The tabular_spec to extend. <tabular_spec>: required. Dot-prefixed so R's partial argument matching cannot accidentally bind a short user-supplied name (e.g. s, sp) in ... to the spec slot. Pipe input (tabular(...) |> cols(...)) works the normal way — the spec is supplied positionally.

...

Named col_spec objects, one per column. Each name is the input column name in .spec@data. Names must match an existing column — pre-compute derived columns upstream with dplyr::mutate() (or equivalent) before tabular().

Restriction: Names must be unique within a single cols() call (duplicates warn; "last value wins"). Tip: To override an attribute already declared, use a second cols() call downstream and let the merge rule apply.

.default

Fallback col_spec for unmentioned columns. <col_spec | NULL>: default NULL. When a col_spec, it is field-merged onto every data column that is NOT named in ... and does not already carry a spec from an earlier cols() call. NULL (default) leaves unmentioned columns to the engine-time default. Use it to set one alignment / format across a variable number of arm columns in a single call.

Interaction: Explicit ... specs always win — .default only fills the gaps. A column carried over from a prior cols() call is treated as already specified and is left untouched.

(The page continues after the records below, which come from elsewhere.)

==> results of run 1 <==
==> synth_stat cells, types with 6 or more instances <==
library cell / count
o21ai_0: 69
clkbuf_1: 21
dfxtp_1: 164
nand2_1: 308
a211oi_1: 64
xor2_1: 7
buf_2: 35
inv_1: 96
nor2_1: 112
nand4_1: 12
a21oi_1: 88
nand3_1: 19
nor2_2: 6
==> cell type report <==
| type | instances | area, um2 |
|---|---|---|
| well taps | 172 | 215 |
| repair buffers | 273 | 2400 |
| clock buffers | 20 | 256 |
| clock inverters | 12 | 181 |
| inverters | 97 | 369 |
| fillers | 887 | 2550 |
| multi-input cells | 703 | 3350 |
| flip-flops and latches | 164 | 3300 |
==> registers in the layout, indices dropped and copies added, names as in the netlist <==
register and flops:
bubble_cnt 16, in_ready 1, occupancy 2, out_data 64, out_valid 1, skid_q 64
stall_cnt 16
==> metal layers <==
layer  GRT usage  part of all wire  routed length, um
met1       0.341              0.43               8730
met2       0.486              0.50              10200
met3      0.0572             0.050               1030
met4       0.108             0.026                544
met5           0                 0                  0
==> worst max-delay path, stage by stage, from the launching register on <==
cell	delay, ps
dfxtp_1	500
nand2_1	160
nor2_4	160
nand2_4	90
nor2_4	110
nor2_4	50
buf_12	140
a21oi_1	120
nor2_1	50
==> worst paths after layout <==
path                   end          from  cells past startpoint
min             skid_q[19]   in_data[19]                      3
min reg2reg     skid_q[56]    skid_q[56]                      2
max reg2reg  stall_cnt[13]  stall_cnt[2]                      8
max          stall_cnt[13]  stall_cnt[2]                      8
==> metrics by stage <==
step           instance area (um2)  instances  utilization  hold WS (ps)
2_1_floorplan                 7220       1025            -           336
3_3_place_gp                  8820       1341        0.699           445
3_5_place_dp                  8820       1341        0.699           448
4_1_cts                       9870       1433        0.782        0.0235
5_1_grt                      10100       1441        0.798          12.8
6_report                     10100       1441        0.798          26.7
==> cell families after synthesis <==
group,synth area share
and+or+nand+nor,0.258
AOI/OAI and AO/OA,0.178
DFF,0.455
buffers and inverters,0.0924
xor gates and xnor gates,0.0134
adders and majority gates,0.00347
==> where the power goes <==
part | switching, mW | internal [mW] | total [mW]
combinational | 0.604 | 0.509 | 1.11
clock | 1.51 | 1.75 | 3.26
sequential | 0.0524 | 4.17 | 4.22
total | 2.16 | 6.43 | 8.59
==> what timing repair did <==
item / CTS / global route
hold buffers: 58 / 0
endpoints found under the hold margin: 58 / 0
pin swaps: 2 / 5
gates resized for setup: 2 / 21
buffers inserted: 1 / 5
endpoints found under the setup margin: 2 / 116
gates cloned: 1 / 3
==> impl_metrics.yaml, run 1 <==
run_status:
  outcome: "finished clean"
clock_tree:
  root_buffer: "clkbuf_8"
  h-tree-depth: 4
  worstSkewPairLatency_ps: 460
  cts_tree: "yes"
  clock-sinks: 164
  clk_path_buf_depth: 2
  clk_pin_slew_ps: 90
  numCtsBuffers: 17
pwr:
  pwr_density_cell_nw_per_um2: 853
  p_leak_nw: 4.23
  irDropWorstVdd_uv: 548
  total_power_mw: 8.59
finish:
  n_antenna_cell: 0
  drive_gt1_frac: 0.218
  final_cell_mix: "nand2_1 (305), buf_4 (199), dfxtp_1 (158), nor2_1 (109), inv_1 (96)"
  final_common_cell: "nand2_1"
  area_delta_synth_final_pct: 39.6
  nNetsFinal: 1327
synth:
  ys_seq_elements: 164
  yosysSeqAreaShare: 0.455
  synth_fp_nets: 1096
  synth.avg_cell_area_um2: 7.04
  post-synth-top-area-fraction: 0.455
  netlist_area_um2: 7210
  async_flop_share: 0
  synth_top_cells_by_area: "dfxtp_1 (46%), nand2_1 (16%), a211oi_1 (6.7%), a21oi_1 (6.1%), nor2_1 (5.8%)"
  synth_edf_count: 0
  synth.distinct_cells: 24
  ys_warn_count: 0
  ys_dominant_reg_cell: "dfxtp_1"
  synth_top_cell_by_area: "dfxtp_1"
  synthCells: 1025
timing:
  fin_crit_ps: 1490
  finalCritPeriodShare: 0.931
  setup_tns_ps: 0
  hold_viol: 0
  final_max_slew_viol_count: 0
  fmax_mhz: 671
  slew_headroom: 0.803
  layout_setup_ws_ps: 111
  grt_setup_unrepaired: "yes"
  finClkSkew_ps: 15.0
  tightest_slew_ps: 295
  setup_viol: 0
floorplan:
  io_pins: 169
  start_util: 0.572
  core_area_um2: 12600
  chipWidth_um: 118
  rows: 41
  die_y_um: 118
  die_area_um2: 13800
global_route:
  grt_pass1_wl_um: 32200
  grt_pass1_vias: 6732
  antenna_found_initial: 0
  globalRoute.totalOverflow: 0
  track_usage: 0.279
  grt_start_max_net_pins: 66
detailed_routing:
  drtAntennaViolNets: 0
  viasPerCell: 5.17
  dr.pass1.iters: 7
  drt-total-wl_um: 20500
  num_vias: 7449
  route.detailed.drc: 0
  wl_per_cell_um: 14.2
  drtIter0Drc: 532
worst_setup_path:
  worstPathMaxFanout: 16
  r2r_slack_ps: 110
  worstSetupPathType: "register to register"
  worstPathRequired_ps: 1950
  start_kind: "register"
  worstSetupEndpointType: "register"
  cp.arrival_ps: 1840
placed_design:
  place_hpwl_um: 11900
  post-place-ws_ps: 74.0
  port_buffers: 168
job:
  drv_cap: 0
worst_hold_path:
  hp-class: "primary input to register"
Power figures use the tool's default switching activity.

# Decimal-align every arm column without listing each by name.
tabular(cdisc_saf_demo) |>
  cols(
    variable   = col_spec(usage = "group", label = "Parameter"),
    stat_label = col_spec(label = "Statistic"),
    .default   = col_spec(align = "decimal")
  )

Value

The updated tabular_spec. Continue chaining with headers(), sort_rows(), style().

Details

Sparse declaration. Declare only the columns whose attributes differ from the default — a typical pipeline uses one cols() call with one entry per non-default column.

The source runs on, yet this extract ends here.